765 – Ils sont également tous d’accord pour affirmer que, lorsqu’un homme mandate quelqu’un pour vendre son esclave et que ce dernier le cède au fils du mandant, ou à son père, à sa mère, à sa sœur, à son épouse, à sa tante maternelle ou à sa tante paternelle, la vente est valable. [Le Livre de l’Ijmâʿ s’achève — par la louange de Dieu et grâce à Son assistance ; avec sa conclusion s’achève l’ensemble de l’ouvrage. Louange à Dieu seul, et prière et salut sur celui après qui il n’y aura plus de prophète. Dieu me suffit, Lui seul. L’achèvement intervint le samedi huit du noble mois de Shaʿbân de l’an 576 H. Et c’est auprès de Dieu que se trouve le succès.]
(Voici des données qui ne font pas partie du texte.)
This design comes from an exercise in tuning for small area and a short achievable clock period on the open sky130 flow, not from production work.
In this exercise RTL edits were held to simulation tests only and were not proved equivalent to the original.
No activity file was given, so power comes from the tool's default toggle rates. No driver is modelled on the clock port, so clocking that relies on it looks cheaper here than on a real chip.

Design mem_responder, start of the top module:
module mem_responder #(
   parameter int unsigned word_sz     = 16,
   parameter int unsigned mem_sz      = 256,
   parameter int unsigned wait_cycles = 2
) (
   input  logic               clk,
   input  logic               rst,
   input  logic               bus_req_valid,
   output logic               bus_req_ready,
   input  logic               bus_req_write,
   input  logic [word_sz-1:0] bus_req_addr,
   input  logic [word_sz-1:0] bus_req_wdata,
   output logic               bus_rsp_valid,
   input  logic               bus_rsp_ready,
   output logic [word_sz-1:0] bus_rsp_rdata,
   output logic               bus_rsp_err
);
Size in the first run: roughly 4200 flip-flops.
clock: 4.5 ns
lec_check: 0
cap_margin: 20
core_margin: 2
core_utilization: 58
setup_slack_margin: 1.8
slew_margin: 20
standard.sh (not shown) runs the stock make flow with config.mk's settings and CLKGATE_MAP_FILE= SYNTH_SCRIPT=/design/flow/synth_recipe.tcl, a recipe that flattens the netlist after the stock synthesis.
==> flow/flow/run.sh <==
#!/bin/bash
# Standard layout with a leaner clock tree: no dummy loads, larger sink clusters.
export CTS_ARGS="-sink_clustering_enable -repair_clock_nets -dont_use_dummy_load -buf_list {sky130_fd_sc_hd__clkbuf_8 sky130_fd_sc_hd__clkbuf_16} -sink_clustering_size 30 -sink_clustering_max_diameter 60"
bash standard.sh > standard.log 2>&1
The starting point went through all stages and came out clean.
Then changed:
Settings changed: SETUP_SLACK_MARGIN 1.8 to 2.5.
Outcome:
- The new run finished with timing, DRC and antenna clean
- area after synthesis stays the same
- final area grows by 4.0%
- first-iteration DRC count grows by 17%
- combinational power grows by 33%
- total power grows by 0.58%
- maximum frequency grows by 23%
- via count grows by 3.5%
- core utilization grows by 2.5 points
Then changed:
Settings changed: ABC_CLOCK_PERIOD_IN_PS from default to 2500, CORE_UTILIZATION 58 to 45, SETUP_SLACK_MARGIN 2.5 to 2.0.
Effect: The changed run completed with no timing, DRC or antenna violations; hold slack degrades by 31 ps; worst setup slack loses 190 ps; first-iteration DRC count shrinks by 12%; die area grows by about 30%.
Then changed:
Settings changed: ABC_CLOCK_PERIOD_IN_PS 2500 to default, CORE_UTILIZATION 45 to 58, SETUP_SLACK_MARGIN 2.0 to 2.2.
The changed run finished with timing, DRC and antenna clean.
Clock-buffer cell count is higher by 8.
Combinational power is higher by about a fifth.
Register-to-register slack improves by 160 ps.
Core utilization is higher by 15 points.
Final area is higher slightly.
Area after synthesis is unchanged.
Routed wire length is higher by a few percent.
First-iteration DRC count is higher by a few percent.
Setup slack improves by 160 ps.
Total power is higher slightly.
Then changed:
Settings changed: CORE_UTILIZATION 58 to 70, SETUP_SLACK_MARGIN 2.2 to 2.35.
What happened: The changed run finished clean. Clock skew goes down by 13 ps. Via count goes up by 1.6%. Core utilization goes up by 13 points. Die area goes down by 17%. Total power goes down by 1.6%. Non-clock buffer count goes up by 32. Area after synthesis stays the same.
Then changed:
Settings changed: CORE_UTILIZATION 70 to 80, SETUP_SLACK_MARGIN 2.35 to 2.2.
Result: Sequential power hardly moves; worst setup slack loses 260 ps; non-clock buffer count went down by 112; clock-buffer cell count came out lower by 7; wire length came out lower by about 0.9%; clock power stays flat; synthesized area is unchanged; final area is lower by 1.9%.


exp/quartz:
The RTL this note starts from:
==> flow/design.v <==
package mem_responder_pkg;
   localparam int N_RING   = 4;
   localparam int RING_LEN = 64;
   localparam int POS_W    = 6;
   localparam int WSTEP    = 5;
   localparam int RSTEP    = 3;
   localparam int INVERT   = 0;
   localparam logic [3:0] NOP = 4'd0;
   localparam logic [3:0] ADD = 4'd1;
   localparam logic [3:0] SUB = 4'd2;
   localparam logic [3:0] AND = 4'd3;
   localparam logic [3:0] NOT = 4'd4;
   localparam logic [3:0] RD  = 4'd5;
   localparam logic [3:0] WR  = 4'd6;
   localparam logic [3:0] BR  = 4'd7;
   localparam logic [3:0] BRZ = 4'd8;
   function automatic logic is_store(input logic [3:0] op);
      return (op == WR);
   endfunction
endpackage
module mem_array #(
   parameter int unsigned word_sz  = 16,
   parameter int unsigned n_ring   = 2,
   parameter int unsigned ring_len = 128,
   parameter int unsigned wstep    = 5,
   parameter int unsigned rstep    = 3,
   parameter int unsigned invert   = 0
) (
   input  logic                  i_clk,
   input  logic [n_ring-1:0]     i_wring,
   input  logic [7:0]            i_wlo,
   input  logic [ring_len/8-1:0] i_whi,
   input  logic [n_ring-1:0]     i_wring_n,
   input  logic [7:0]            i_wlo_n,
   input  logic [ring_len/8-1:0] i_whi_n,
   input  logic [word_sz-1:0]    i_wdata,
   input  logic [n_ring*ring_len-1:0] i_rsel,
   input  logic                  i_csel,
   input  logic                  i_xsel,
   input  logic [word_sz-1:0]    i_xdata,
   input  logic                  i_hold,
   input  logic [word_sz-1:0]    i_hdata,
   output logic [word_sz-1:0]    o_rdata
);
   localparam int unsigned N = n_ring * ring_len;
   logic [N-1:0][word_sz-1:0] r_cell;
   function automatic logic inv_at(input int unsigned p);
      inv_at = (invert != 0) && (((p / wstep) % 2) == 1);
   endfunction
   always_ff @(posedge i_clk) begin
      for (int r = 0; r < n_ring; r++) begin
         for (int p = 0; p < ring_len; p++) begin
            if (p % wstep == 0 && invert == 0) begin
               if (i_wring[r]
                   && i_wlo[((p + ring_len - 1) % ring_len) % 8]
                   && i_whi[((p + ring_len - 1) % ring_len) / 8])
                  r_cell[r * ring_len + p] <= i_wdata;
               else
                  r_cell[r * ring_len + p] <= r_cell[r * ring_len + (p + ring_len - 1) % ring_len];
            end else if (p % wstep == 0) begin
               r_cell[r * ring_len + p] <= ~(
                  ({word_sz{i_wring[r]
                            & i_wlo[((p + ring_len - 1) % ring_len) % 8]
                            & i_whi[((p + ring_len - 1) % ring_len) / 8]}}
                   & (inv_at(p) ? i_wdata : ~i_wdata))
                | ({word_sz{i_wring_n[r]
                            | i_wlo_n[((p + ring_len - 1) % ring_len) % 8]
                            | i_whi_n[((p + ring_len - 1) % ring_len) / 8]}}
                   & r_cell[r * ring_len + (p + ring_len - 1) % ring_len]));
            end else begin
               r_cell[r * ring_len + p] <= r_cell[r * ring_len + p - 1];
            end
         end
      end
   end
   logic [word_sz-1:0] w_true;      
   logic [word_sz-1:0] w_comp;      
   always_comb begin
      w_true     = ({word_sz{i_xsel}} & i_xdata) | ({word_sz{i_hold}} & i_hdata);
      w_comp     = '0;
      for (int r = 0; r < n_ring; r++)
         for (int p = 0; p < ring_len; p++)
            if (p % rstep == 0 || p == ring_len - 1) begin
               if (inv_at(p)) begin
                  w_comp = w_comp | ({word_sz{i_rsel[r * ring_len + p]}}
                                     & r_cell[r * ring_len + p]);
               end else begin
                  w_true = w_true | ({word_sz{i_rsel[r * ring_len + p]}}
                                     & r_cell[r * ring_len + p]);
               end
            end
   end
   assign o_rdata = w_true | ({word_sz{i_csel}} & ~w_comp);
endmodule
import mem_responder_pkg::*;
module mem_responder #(
   parameter int unsigned word_sz     = 16,
   parameter int unsigned mem_sz      = 256,
   parameter int unsigned wait_cycles = 2
) (
   input  logic               clk,
   input  logic               rst,
   input  logic               bus_req_valid,
   output logic               bus_req_ready,
   input  logic               bus_req_write,
   input  logic [word_sz-1:0] bus_req_addr,
   input  logic [word_sz-1:0] bus_req_wdata,
   output logic               bus_rsp_valid,
   input  logic               bus_rsp_ready,
   output logic [word_sz-1:0] bus_rsp_rdata,
   output logic               bus_rsp_err
);
   localparam int unsigned NR     = mem_responder_pkg::N_RING;
   localparam int unsigned RING_W = $clog2(NR);
   localparam int unsigned POS_W  = mem_responder_pkg::POS_W;
   localparam int unsigned LEN    = mem_responder_pkg::RING_LEN;
   localparam int unsigned NHI    = LEN / 8;
   logic               r_live;      
   logic               r_ready;     
   logic               r_s1;        
   logic               r_s2;        
   logic               r_s3;        
   logic               r_valid;     
   logic               r_err;       
   logic               r_wr;        
   logic [word_sz-1:0] r_wdata;
   logic [NR-1:0]      r_rring;     
   logic [NR-1:0]      r_wring;     
   logic [7:0]         r_lo;        
   logic [NHI-1:0]     r_hi;        
   logic [NR-1:0]      r_wring_n;   
   logic [7:0]         r_lo_n;
   logic [NHI-1:0]     r_hi_n;
   logic [word_sz-1:0] r_rsp_rdata;
   logic [LEN-1:0]     r_tap;       
   logic               r_csel;      
   logic               r_xsel;      
   logic [POS_W-1:0]   r_rot;       
   logic               w_accept;
   logic               w_in_range;
   logic [POS_W-1:0]   w_at;
   logic [NR-1:0]      w_ring;
   logic               w_whit;      
   logic [word_sz-1:0] w_arr_rdata;
   assign w_accept   = r_ready && bus_req_valid;
   assign w_in_range = (32'(bus_req_addr) < mem_sz);
   assign w_at       = bus_req_addr[POS_W-1:0] + r_rot;
   always_comb begin
      w_ring = '0;
      w_ring[bus_req_addr[POS_W +: RING_W]] = 1'b1;
   end
   logic [7:0]         w_lo_nx;
   logic [NHI-1:0]     w_hi_nx;
   logic [NR-1:0]      w_rring_nx;
   logic [LEN-1:0]     w_tap_nx;
   logic [NR*LEN-1:0]  w_rsel;
   logic               w_csel_nx;
   always_comb begin
      if (w_accept) begin
         w_lo_nx    = 8'b1 << w_at[2:0];
         w_hi_nx    = NHI'(1) << w_at[POS_W-1:3];
         w_rring_nx = (!bus_req_write && w_in_range) ? w_ring : '0;
      end else begin
         w_lo_nx    = {r_lo[6:0], r_lo[7]};
         w_hi_nx    = r_lo[7] ? {r_hi[NHI-2:0], r_hi[NHI-1]} : r_hi;
         w_rring_nx = r_s3 ? '0 : r_rring;
      end
      w_tap_nx  = '0;
      w_csel_nx = 1'b0;
      for (int p = 0; p < LEN; p++)
         if (p % mem_responder_pkg::RSTEP == 0 || p == LEN - 1) begin
            w_tap_nx[p] = w_lo_nx[p % 8] && w_hi_nx[p / 8];
            if (mem_responder_pkg::INVERT != 0 && ((p / mem_responder_pkg::WSTEP) % 2) == 1)
               w_csel_nx = w_csel_nx || (w_tap_nx[p] && (|w_rring_nx));
         end
   end
   always_comb begin
      for (int r = 0; r < NR; r++)
         for (int p = 0; p < LEN; p++)
            w_rsel[r * LEN + p] = r_rring[r] && r_tap[p];
   end
   always_ff @(posedge clk or negedge rst) begin
      if (!rst) begin
         r_live  <= 1'b0;
         r_ready <= 1'b0;
         r_s1    <= 1'b0;
         r_s2    <= 1'b0;
         r_s3    <= 1'b0;
         r_valid <= 1'b0;
         r_rring <= '0;
      end else begin
         r_live  <= 1'b1;
         r_ready <= !r_live || (r_ready && !bus_req_valid) || (r_valid && bus_rsp_ready);
         r_s1    <= w_accept;
         r_s2    <= r_s1;
         r_s3    <= r_s2;
         r_valid <= r_s3 || (r_valid && !bus_rsp_ready);
         r_rring <= w_rring_nx;
      end
   end
   always_ff @(posedge clk) begin
      r_rot  <= r_rot + 1'b1;
      r_lo   <= w_lo_nx;
      r_lo_n <= ~w_lo_nx;
      r_hi   <= w_hi_nx;
      r_hi_n <= ~w_hi_nx;
      r_tap  <= w_tap_nx;
      r_csel <= w_csel_nx;
      r_xsel <= w_accept && (bus_req_write || !w_in_range);
      if (w_accept) begin
         r_err   <= !w_in_range;
         r_wr    <= bus_req_write && w_in_range;
         r_wdata <= bus_req_wdata;
         r_wring   <= (bus_req_write && w_in_range) ? w_ring : '0;
         r_wring_n <= (bus_req_write && w_in_range) ? ~w_ring : '1;
      end else if (w_whit) begin
         r_wring   <= '0;
         r_wring_n <= '1;
      end
      r_rsp_rdata <= w_arr_rdata;
   end
   always_comb begin
      w_whit = 1'b0;
      for (int p = 0; p < LEN; p++)
         if (p % mem_responder_pkg::WSTEP == 0)
            w_whit = w_whit || (r_lo[((p + LEN - 1) % LEN) % 8] && r_hi[((p + LEN - 1) % LEN) / 8]);
   end
   mem_array #(
      .word_sz  (word_sz),
      .n_ring   (NR),
      .ring_len (LEN),
      .wstep    (mem_responder_pkg::WSTEP),
      .rstep    (mem_responder_pkg::RSTEP),
      .invert   (mem_responder_pkg::INVERT)
   ) u_mem_array (
      .i_clk     (clk),
      .i_wring   (r_wring),
      .i_wlo     (r_lo),
      .i_whi     (r_hi),
      .i_wring_n (r_wring_n),
      .i_wlo_n   (r_lo_n),
      .i_whi_n   (r_hi_n),
      .i_wdata   (r_wdata),
      .i_rsel    (w_rsel),
      .i_csel    (r_csel),
      .i_xsel    (r_xsel && r_wr),
      .i_xdata   (r_wdata),
      .i_hold    (!(((|r_rring) && (|r_tap)) || r_xsel)),
      .i_hdata   (r_rsp_rdata),
      .o_rdata   (w_arr_rdata)
   );
   assign bus_req_ready = r_ready;
   assign bus_rsp_valid = r_valid;
   assign bus_rsp_rdata = r_rsp_rdata;
   assign bus_rsp_err   = r_err;
endmodule
clock: 4.5 ns
lec_check: 0
cap_margin: 20
core_margin: 2
core_utilization: 67
setup_slack_margin: 2.3
slew_margin: 20
Scripts as last shown in full above: flow/flow/run.sh
diff inputs: exp/quartz => exp/indigo
# exp/quartz
export LEC_CHECK = 0
export CAP_MARGIN = 20
export CORE_MARGIN = 2
export CORE_UTILIZATION = 67
export SETUP_SLACK_MARGIN = 2.3
export SLEW_MARGIN = 20
create_clock -name core_clock -period 4.5 [get_ports {clk}]
# exp/indigo
export LEC_CHECK = 0
export CAP_MARGIN = 20
export CORE_MARGIN = 2
export CORE_UTILIZATION = 70
export SETUP_SLACK_MARGIN = 2.3
export SLEW_MARGIN = 20
create_clock -name core_clock -period 4.5 [get_ports {clk}]
==> comparison <==
- Final RePlAce weighted congestion (lower): exp/quartz
- The capturing instance or port of the critical path comes out bus_rsp_rdata[15] in one run and r_rsp_rdata[2]$_DFF_P_ in the other, namely in exp/indigo and exp/quartz respectively.
- Looking at first-pass GRT wire length across both flows, exp/indigo is the stronger of the two, with exp/quartz trailing.
- Compare exp/indigo and exp/quartz | global-route usage higher: exp/quartz
What exp/xenon does differently from exp/indigo at the input level:
# exp/indigo
export LEC_CHECK = 0
export CAP_MARGIN = 20
export CORE_MARGIN = 2
export CORE_UTILIZATION = 70
export SETUP_SLACK_MARGIN = 2.3
export SLEW_MARGIN = 20
create_clock -name core_clock -period 4.5 [get_ports {clk}]
# exp/xenon
export LEC_CHECK = 0
export CAP_MARGIN = 20
export CORE_MARGIN = 2
export CORE_UTILIZATION = 75
export SETUP_SLACK_MARGIN = 2.2
export SLEW_MARGIN = 20
create_clock -name core_clock -period 4.5 [get_ports {clk}]
### Flow results
Any difference in switching part of the total between exp/indigo and exp/xenon is small enough to ignore. Comparing setup slack for exp/indigo and exp/xenon, the smaller number came from exp/xenon. Number of diodes for exp/xenon: 1 down relative to exp/indigo. Sort exp/indigo and exp/xenon by first-pass GRT wire length, ascending, and exp/xenon comes first. exp/xenon vs exp/indigo: met3 wirelength from detailed routing up slightly.
--- input diff exp/xenon..exp/zinc ---
# exp/xenon
export LEC_CHECK = 0
export CAP_MARGIN = 20
export CORE_MARGIN = 2
export CORE_UTILIZATION = 75
export SETUP_SLACK_MARGIN = 2.2
export SLEW_MARGIN = 20
create_clock -name core_clock -period 4.5 [get_ports {clk}]
# exp/zinc
export LEC_CHECK = 0
export CAP_MARGIN = 20
export CORE_MARGIN = 2
export CORE_UTILIZATION = 58
export SETUP_SLACK_MARGIN = 2.4
export SLEW_MARGIN = 20
create_clock -name core_clock -period 4.5 [get_ports {clk}]
==> summary.txt <==
- exp/zinc against exp/xenon: transition at the pin with the smallest max-transition slack went up; non-clock buffer count went up; fraction of the core area covered by cells at the end of the flow went down; routability congestion estimate from global placement went down; share of total power in combinational logic went up.
- Compared with exp/xenon, exp/zinc shows wire length on met1 that has gone up by more than 10%.
- Power attributed to the clock group in exp/zinc vs exp/xenon: up about 6%
- exp/zinc has global-route wire length before repair above what exp/xenon had.
- Design internal power (exp/zinc over exp/xenon): increase, 2.1%
- First-iteration DRC count sits lower in exp/zinc than in exp/xenon.
- Compared with exp/xenon, exp/zinc shows a lower highest ir drop seen on vdd.
Changes in exp/maple relative to exp/zinc:
# exp/zinc
export LEC_CHECK = 0
export CAP_MARGIN = 20
export CORE_MARGIN = 2
export CORE_UTILIZATION = 58
export SETUP_SLACK_MARGIN = 2.4
export SLEW_MARGIN = 20
create_clock -name core_clock -period 4.5 [get_ports {clk}]
# exp/maple
export LEC_CHECK = 0
export ABC_CLOCK_PERIOD_IN_PS = 2500
export CAP_MARGIN = 20
export CORE_MARGIN = 2
export CORE_UTILIZATION = 45
export SETUP_SLACK_MARGIN = 2.0
export SLEW_MARGIN = 20
create_clock -name core_clock -period 4.5 [get_ports {clk}]
==> flow/flow/run.sh <==
#!/bin/bash
# Standard layout with a leaner clock tree: no dummy loads, clkbuf_8 sink buffers.
export CTS_ARGS="-sink_clustering_enable -repair_clock_nets -dont_use_dummy_load -buf_list {sky130_fd_sc_hd__clkbuf_8 sky130_fd_sc_hd__clkbuf_16} -root_buf sky130_fd_sc_hd__clkbuf_16 -sink_clustering_buffer sky130_fd_sc_hd__clkbuf_8 -sink_clustering_size 20 -sink_clustering_max_diameter 45"
bash standard.sh > standard.log 2>&1
Findings:
Taking exp/zinc as the reference, in exp/maple met3 capacity usage during global routing went down by 2.3 points; placed wire-length estimate after detailed placement went down by 1.1%. exp/zinc -> exp/maple: flip-flop and latch count delta 0, exact match. On die footprint, exp/zinc beats exp/maple. Between exp/maple and exp/zinc, the wire length the detailed router placed on met1 is higher for exp/zinc. Delta(combinational power share, exp/maple - exp/zinc) < 0. Comparing exp/maple and exp/zinc, met1 track utilization from global routing is higher on exp/zinc. Relative to exp/zinc, final standard cell utilization of the core has gone down in exp/maple. On total design power, exp/maple and exp/zinc are neck and neck. A highest metal layer with signal wires of met5 is what exp/zinc shows, while met4 belongs to exp/maple. Final instance area delta for exp/maple relative to exp/zinc: 2.1% lower.

-- static timing again, ports no longer ideal --
In the flow no input, the clock included, has a driving cell. The finished layouts below were timed again as built, in two steps.
Step 1: set_driving_cell puts a clkbuf_16 on clk and a buf_2 on each other input, an assumption about the parent block.
Step 2 also shifts input and output timing later by t, the mid clock arrival at the registers, as if the neighbouring blocks saw the same clock.
Slacks: ideal ports / drivers / drivers and shift; pairs: ideal ports / drivers.
| run | shift t [ns] | setup WS [ns] | hold WS [ns] | worst setup path after step 2 |
|---|---|---|---|---|
| the first run of note 1 | 0.924 | 1.535 / 1.535 / 1.155 | 0.274 / 0.274 / 0.274 | input to register |
| the second run of note 1 | 0.918 | 2.087 / 2.063 / 1.527 | 0.281 / 0.281 / 0.281 | input to register |
| the third run of note 1 | 0.920 | 1.897 / 1.897 / 1.230 | 0.250 / 0.250 / 0.250 | input to register |
| the fourth run of note 1 | 0.939 | 2.061 / 2.061 / 1.449 | 0.263 / 0.263 / 0.263 | input to register |
| the fifth run of note 1 | 0.887 | 2.169 / 2.120 / 1.361 | 0.279 / 0.279 / 0.279 | input to register |
| the sixth run of note 1 | 0.909 | 1.909 / 1.909 / 1.377 | 0.308 / 0.308 / 0.308 | input to register |
| exp/quartz | 0.879 | 2.182 / 2.159 / 1.525 | 0.293 / 0.293 / 0.293 | input to register |
| exp/indigo | 0.881 | 2.177 / 2.096 / 1.366 | 0.283 / 0.283 / 0.283 | input to register |
| exp/xenon | 0.899 | 1.965 / 1.965 / 1.303 | 0.298 / 0.298 / 0.298 | input to register |
| exp/zinc | 0.933 | 2.025 / 2.025 / 1.492 | 0.266 / 0.266 / 0.266 | input to register |
| exp/maple | 0.997 | 1.925 / 1.925 / 1.214 | 0.265 / 0.265 / 0.265 | input to register |
After both steps every run listed still meets setup and hold. For exp/indigo, which loses most, drivers alone change the setup slack by -0.081 ns; drivers and shift together by -0.811 ns.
(1) Telle est la lecture dans l’édition Ṭ ; toutefois, la graphie du manuscrit laisse entendre que la leçon correcte pourrait être : [Safar]. (2) Conclusion du manuscrit. Je dis : Ainsi s’achève le livre ; louange à Dieu, Seigneur des mondes.
٧٦٥ - وأجمعوا على أن الرجل إذا وكل ببيع عبد له فباعه من ابن الآمر أو من أبيه أو من أُمه أو من أُخته أو من زوجته أو من خالته أو عمته فالبيع جائز. [تَم كتاب الإجماع بِحمد الله وعونه، وبتمامه تَم جميع الكتاب؛ والحمد لله وحده والصلاة والسلام على من لا نبي بعده وحسبي الله وحده. وذلك في يوم السبت الثامن من شهر [شعبان] (١) المكرم سنة ست وسبعين وخمسمائة؛ وبالله التوفيق] (٢).
(١) هكذا في ط؛ وإن كان رسم المخطوط قد يشعر بأنه يحتمل أن يكون الصواب: [صفر]. (٢) خاتمة المخطوط. قلت: وبِهذا يتم الكتاب؛ والحمد لله رب العالمين.